Krakow 1940

It’s a toss-up whether to showcase our simple but delicious lunch – soup, crammed with every veg. known to the allotment patch, eaten in the company of a pile of Polish students and workers, or whether to hark back once more to the war.

All these vegetables were lined up in the café waiting to be transformed into soups and stews.

For positively the last time, the war wins.

My mother always acknowledged that she was lucky and lost nobody she cared about in WWII. She was a young teacher in York and evening fire-watching duties were rather fun. And all those handsome Polish airmen …. reader, she married one.

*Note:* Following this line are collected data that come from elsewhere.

--- src/rtl/lut_neuron_readback.sv ---
// lut_neuron_readback
//   Sweeps every address of a LUT neuron (combinational or pipelined ROM),
//   captures each result once it is valid, packs the results LSB-first into
//   WORD_W-bit words and streams them out over valid/ready.
//
//   Optional feature, enabled by defining LUT_READBACK_CHECKSUM_EN:
//   an extra beat follows the last data word. It carries the XOR of all data
//   words in the sweep and takes over m_tlast. Without the macro no
//   accumulator exists and the stream ends on the last data word.
module lut_neuron_readback #(
  parameter int IN_BITS     = 8,
  parameter int OUT_BITS    = 1,
  parameter int WORD_W      = 32,
  parameter int LUT_LATENCY = 0
) (
  input  logic                clk,
  input  logic                rst,
  input  logic                start,
  output logic                busy,
  output logic                done,
  output logic [IN_BITS-1:0]  lut_addr,
  input  logic [OUT_BITS-1:0] lut_data,
  output logic [WORD_W-1:0]   m_tdata,
  output logic                m_tvalid,
  input  logic                m_tready,
  output logic                m_tlast
);

  // Sweep geometry. E (entries per word) always divides 2^IN_BITS, so it is a
  // power of two and the slot counter wraps naturally.
  localparam int NUM_ENTRIES      = 1 << IN_BITS;
  localparam int ENTRIES_PER_WORD = WORD_W / OUT_BITS;
  localparam int NUM_BEATS        = (NUM_ENTRIES * OUT_BITS) / WORD_W;
  localparam int SLOT_W = (ENTRIES_PER_WORD > 1) ? $clog2(ENTRIES_PER_WORD) : 1;
  localparam int BEAT_W = (NUM_BEATS > 1) ? $clog2(NUM_BEATS) : 1;
  localparam int LAT_W  = (LUT_LATENCY > 1) ? $clog2(LUT_LATENCY) : 1;

  localparam logic [IN_BITS-1:0] ENTRY_ONE = IN_BITS'(1);
  localparam logic [SLOT_W-1:0]  SLOT_ONE  = SLOT_W'(1);
  localparam logic [SLOT_W-1:0]  SLOT_LAST = SLOT_W'(ENTRIES_PER_WORD - 1);
  localparam logic [BEAT_W-1:0]  BEAT_ONE  = BEAT_W'(1);
  localparam logic [BEAT_W-1:0]  BEAT_LAST = BEAT_W'(NUM_BEATS - 1);
  localparam logic [LAT_W-1:0]   LAT_ONE   = LAT_W'(1);
  // WAIT spends LUT_LATENCY cycles after SAMPLE, counting LUT_LATENCY-1 down to 0.
  localparam logic [LAT_W-1:0]   LAT_LOAD  = (LUT_LATENCY > 0) ? LAT_W'(LUT_LATENCY - 1) : '0;

  localparam logic [2:0] ST_IDLE   = 3'd0;
  localparam logic [2:0] ST_SAMPLE = 3'd1;
  localparam logic [2:0] ST_WAIT   = 3'd2;
  localparam logic [2:0] ST_EMIT   = 3'd3;
`ifdef LUT_READBACK_CHECKSUM_EN
  localparam logic [2:0] ST_CSUM   = 3'd4;
`endif

  logic [2:0]          state;
  logic [IN_BITS-1:0]  entry;
  logic [SLOT_W-1:0]   slot;
  logic [BEAT_W-1:0]   beat;
  logic [LAT_W-1:0]    lat_cnt;
  logic [WORD_W-1:0]   pack;

  logic start_accept;
  logic capture;
  logic handshake;
  logic last_slot;
  logic last_beat;

  // Decode of the current cycle's events from the registered state.
  // NOTE: every signal assigned in always_comb gets a default first so no
  // path can leave it unassigned and infer a latch.
  always_comb begin
    start_accept = 1'b0;
    capture      = 1'b0;
    // A start coinciding with the done pulse is deliberately ignored.
    if (state == ST_IDLE && start && !done) start_accept = 1'b1;
    if (state == ST_SAMPLE && LUT_LATENCY == 0) capture = 1'b1;
    if (state == ST_WAIT && lat_cnt == '0) capture = 1'b1;
  end

  assign handshake = m_tvalid && m_tready;
  assign last_slot = (slot == SLOT_LAST);
  assign last_beat = (beat == BEAT_LAST);
  assign lut_addr  = entry;

  // Sweep FSM: address/slot/beat/latency counters plus busy and done.
  // NOTE: sequential state uses non-blocking assignments so every register
  // sees the pre-edge values of the others, independent of statement order.
  always_ff @(posedge clk or posedge rst) begin
    if (rst) begin
      state   <= ST_IDLE;
      entry   <= '0;
      slot    <= '0;
      beat    <= '0;
      lat_cnt <= '0;
      busy    <= 1'b0;
      done    <= 1'b0;
    end else begin
      done <= 1'b0;
      case (state)
        ST_IDLE: begin
          if (start_accept) begin
            state <= ST_SAMPLE;
            busy  <= 1'b1;
            entry <= '0;
            slot  <= '0;
            beat  <= '0;
          end
        end

        ST_SAMPLE: begin
          if (LUT_LATENCY > 0) begin
            state   <= ST_WAIT;
            lat_cnt <= LAT_LOAD;
          end else if (last_slot) begin
            state <= ST_EMIT;
          end else begin
            entry <= entry + ENTRY_ONE;
            slot  <= slot + SLOT_ONE;
          end
        end

        ST_WAIT: begin
          if (lat_cnt != '0) begin
            lat_cnt <= lat_cnt - LAT_ONE;
          end else if (last_slot) begin
            state <= ST_EMIT;
          end else begin
            entry <= entry + ENTRY_ONE;
            slot  <= slot + SLOT_ONE;
            state <= ST_SAMPLE;
          end
        end

        ST_EMIT: begin
          // Address, slot and beat are frozen until the word is accepted.
          if (handshake) begin
            slot <= '0;
            beat <= beat + BEAT_ONE;
            if (last_beat) begin
`ifdef LUT_READBACK_CHECKSUM_EN
              state <= ST_CSUM;
`else
              state <= ST_IDLE;
              busy  <= 1'b0;
              done  <= 1'b1;
              entry <= '0;
              beat  <= '0;
`endif
            end else begin
              entry <= entry + ENTRY_ONE;
              state <= ST_SAMPLE;
            end
          end
        end

`ifdef LUT_READBACK_CHECKSUM_EN
        ST_CSUM: begin
          if (handshake) begin
            state <= ST_IDLE;
            busy  <= 1'b0;
            done  <= 1'b1;
            entry <= '0;
            beat  <= '0;
          end
        end
`endif

        default: state <= ST_IDLE;
      endcase
    end
  end

  // Pack register: insert each captured result at its slot, clear once the
  // word has been handed downstream so the next word starts from zero.
  // NOTE: this register is cleared on reset because a partial word must
  // never leak into the first word of the next sweep.
  always_ff @(posedge clk or posedge rst) begin
    if (rst) begin
      pack <= '0;
    end else if (capture) begin
      pack[int'(slot) * OUT_BITS +: OUT_BITS] <= lut_data;
    end else if (state == ST_EMIT && handshake) begin
      pack <= '0;
    end
  end

`ifdef LUT_READBACK_CHECKSUM_EN
  logic [WORD_W-1:0] csum;

  // Checksum accumulator: XOR of every data word accepted in this sweep.
  always_ff @(posedge clk or posedge rst) begin
    if (rst) begin
      csum <= '0;
    end else if (start_accept) begin
      csum <= '0;
    end else if (state == ST_EMIT && handshake) begin
      csum <= csum ^ pack;
    end
  end

  assign m_tvalid = (state == ST_EMIT) || (state == ST_CSUM);
  assign m_tdata  = (state == ST_CSUM) ? csum : pack;
  assign m_tlast  = (state == ST_CSUM);
`else
  assign m_tvalid = (state == ST_EMIT);
  assign m_tdata  = pack;
  assign m_tlast  = (state == ST_EMIT) && last_beat;
`endif

endmodule

--- config.mk ---
export PLATFORM = sky130hd
export DESIGN_NAME = lut_neuron_readback
export DESIGN_NICKNAME = d
export VERILOG_FILES = /design/src/rtl/lut_neuron_readback.sv
export SDC_FILE = /design/constraint.sdc
export NUM_CORES = 1
export LEC_CHECK = 0
export CAP_MARGIN = 10
export CORE_UTILIZATION = 60
export CTS_BUF_LIST = sky130_fd_sc_hd__clkbuf_4
export DETAILED_ROUTE_END_ITERATION = 16
export DONT_BUFFER_PORTS = 1
export GPL_ROUTABILITY_DRIVEN = 0
export PLACE_DENSITY = 0.77
export SYNTH_ARGS = -nofsm -noshare
export SYNTH_HDL_FRONTEND = slang
export SYNTH_SLANG_ARGS = --single-unit
--- constraint.sdc ---
create_clock -name clk -period 2.5 [get_ports clk]
set_input_delay 0.5 -clock clk [delete_from_list [all_inputs] [get_ports clk]]
set_output_delay 0.5 -clock clk [all_outputs]
set_load 0.005 [all_outputs]
### After elaboration in Yosys (flattened, before gate mapping)

Index checks and enable logic that the tools add are counted.

| word-level totals | value |
|---|---|
| bits in registers | 54 |
| input port bits | 5 |
| logic and storage cells | 77 |

| cells by class | value |
|---|---|
| $add $sub $neg | 5 |
| equal/unequal tests | 10 |
| shift-type cells | 2 |
| muxes and demuxes | 36 |
| bitwise logic cells | 1 |
| reductions and logical operators | 15 |

Operator list:

| operator | count |
|---|---|
| 32-bit two-way mux | 2 |
| 8-bit two-way mux | 5 |
| 5-bit negator with 33-bit output | 1 |
| 1-bit by 33-bit variable shift with 32-bit output (first input constant) | 1 |
| 1-bit by 33-bit variable part select with 32-bit output | 1 |
| 32-bit bitwise mux | 1 |
| 8-bit case mux with 4 select lines | 1 |
| 3-bit two-way mux | 7 |
| 5-bit two-way mux | 4 |
| 5-bit case mux with 4 select lines | 1 |
| 3-bit case mux with 4 select lines | 1 |
| 4-bit AND reduction | 3 |
| 1-bit two-way mux | 11 |
| 8-bit by 1-bit adder with 8-bit output (second input constant) | 1 |
| 3-bit by 2-bit == test with 1-bit output (second input constant) | 2 |
| 1-bit logical AND | 6 |
| 2-bit != test (second input constant) | 3 |
| 3-bit case mux with 2 select lines | 1 |
| 5-bit by 1-bit adder with 5-bit output (second input constant) | 1 |
| 5-bit == test (second input constant) | 1 |
| 2-bit by 1-bit != test with 1-bit output (second input constant) | 2 |
| 2-bit nonzero test | 2 |
| 4-bit nonzero test | 1 |
| 3-bit by 1-bit adder with 3-bit output (second input constant) | 1 |
| other kinds (9) | 9 |

### Longest topological paths before layout

| depth | value |
|---|---|
| word-level depth | 6 |
| gate-level depth with buffers | 10 |
| depth with buffers taken out | 9 |

### Worst setup path after synthesis

Ideal clock, no wire load.

| path | value |
|---|---|
| path kind | reg2reg |
| start point | register slot[0] |
| end point | register pack[30], in the netlist m_tdata[30] |
| setup time | 0.081 ns |
| arrival | 2.482 ns |
| data required time | 2.419 ns |
| path slack | -0.063 ns |
| stages on the path, launching flop included | 11 |
| buffers on the path | 1 |
| period minus slack after synthesis | 2.563 ns |
| cells stage by stage | dfrtp_1 -> inv_2 -> ha_1 -> or3b_4 -> inv_1 -> ha_1 -> nor2b_1 -> clkbuf_1 -> nand2_1 -> o32ai_1 -> mux2i_1 |

| on the way | value |
|---|---|
| longest elaborated chain between the ends | 4 |
| elaborated cells on any way between the ends | 5 |

Ends and longest elaborated chain:

| element | RTL line | source |
|---|---|---|
| start, declared | 57 | `logic [SLOT_W-1:0] slot;` |
| start signal, assigned | 118 | `slot <= slot + SLOT_ONE;` |
| start signal, assigned | 129 | `slot <= slot + SLOT_ONE;` |
| 5-bit negator with 33-bit output * | 181 | `pack[int'(slot) * OUT_BITS +: OUT_BITS] <= lut_data;` |
| 1-bit by 33-bit variable part select with 32-bit output or 1-bit by 33-bit variable shift with 32-bit output (tied branches) | 181 |  |
| 32-bit bitwise mux * | 181 |  |
| 32-bit two-way mux * | 180 | `end else if (capture) begin` |
| end signal, assigned by index | 181 |  |
| end, declared | 60 | `logic [WORD_W-1:0] pack;` |

Mark *: on every way between the ends. The rest lies on a longest branch, timed or not.
A chain may end at the register's enable or synchronous reset.

### Final worst setup path

| path | value |
|---|---|
| start point | register slot[0] |
| end point | register entry[7], in the netlist lut_addr[7] |

| on the way | value |
|---|---|
| longest elaborated chain between the ends | 4 |

Ends and longest elaborated chain:

| element | RTL line | source |
|---|---|---|
| 5-bit == test * | 81 | `assign last_slot = (slot == SLOT_LAST);` |
| 8-bit two-way mux * | n/a |  |
| 8-bit two-way mux | n/a |  |
| 8-bit case mux with 4 select lines * | n/a |  |
| end signal, assigned | 117 | `entry <= entry + ENTRY_ONE;` |
| end signal, assigned | 128 | `entry <= entry + ENTRY_ONE;` |
| end signal, assigned | 150 | `entry <= entry + ENTRY_ONE;` |
| end, declared | 56 | `logic [IN_BITS-1:0] entry;` |

Mark *: on every way between the ends. The rest lies on a longest branch, timed or not. The select of a mux whose other input is x is not followed.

Compare Krakow for the first four years and five months of the war. German troops marched through the city and occupied it. If your house was requisitioned by the army, so were its furniture and contents. You just had to leave. Familiar streets were renamed in German. Polish news sources of all kinds were banned. Secondary and University education was banned, and teachers who taught in secret risked the camps. Foods were in such short supply that Poles and Jews alike subsisted on under 300 calories a day for stretches of the war. Minor infringements, such as boarding a tram intended for Germans, or breaking the curfew resulted in a stretch in a labour camp. And if all that was tough, the Russians who succeeded the Nazis as occupiers were even worse.

I know all this from our visit to Oskar Schindler’s Enamel Factory, now a museum of Krakow under Nazi Occupation.

Polish street names ripped down, to be replaced by different, German names.

I decided to bite the bullet, and tomorrow, I go to Auschwitz. Malcolm’s chosen not to go. I don’t blame him.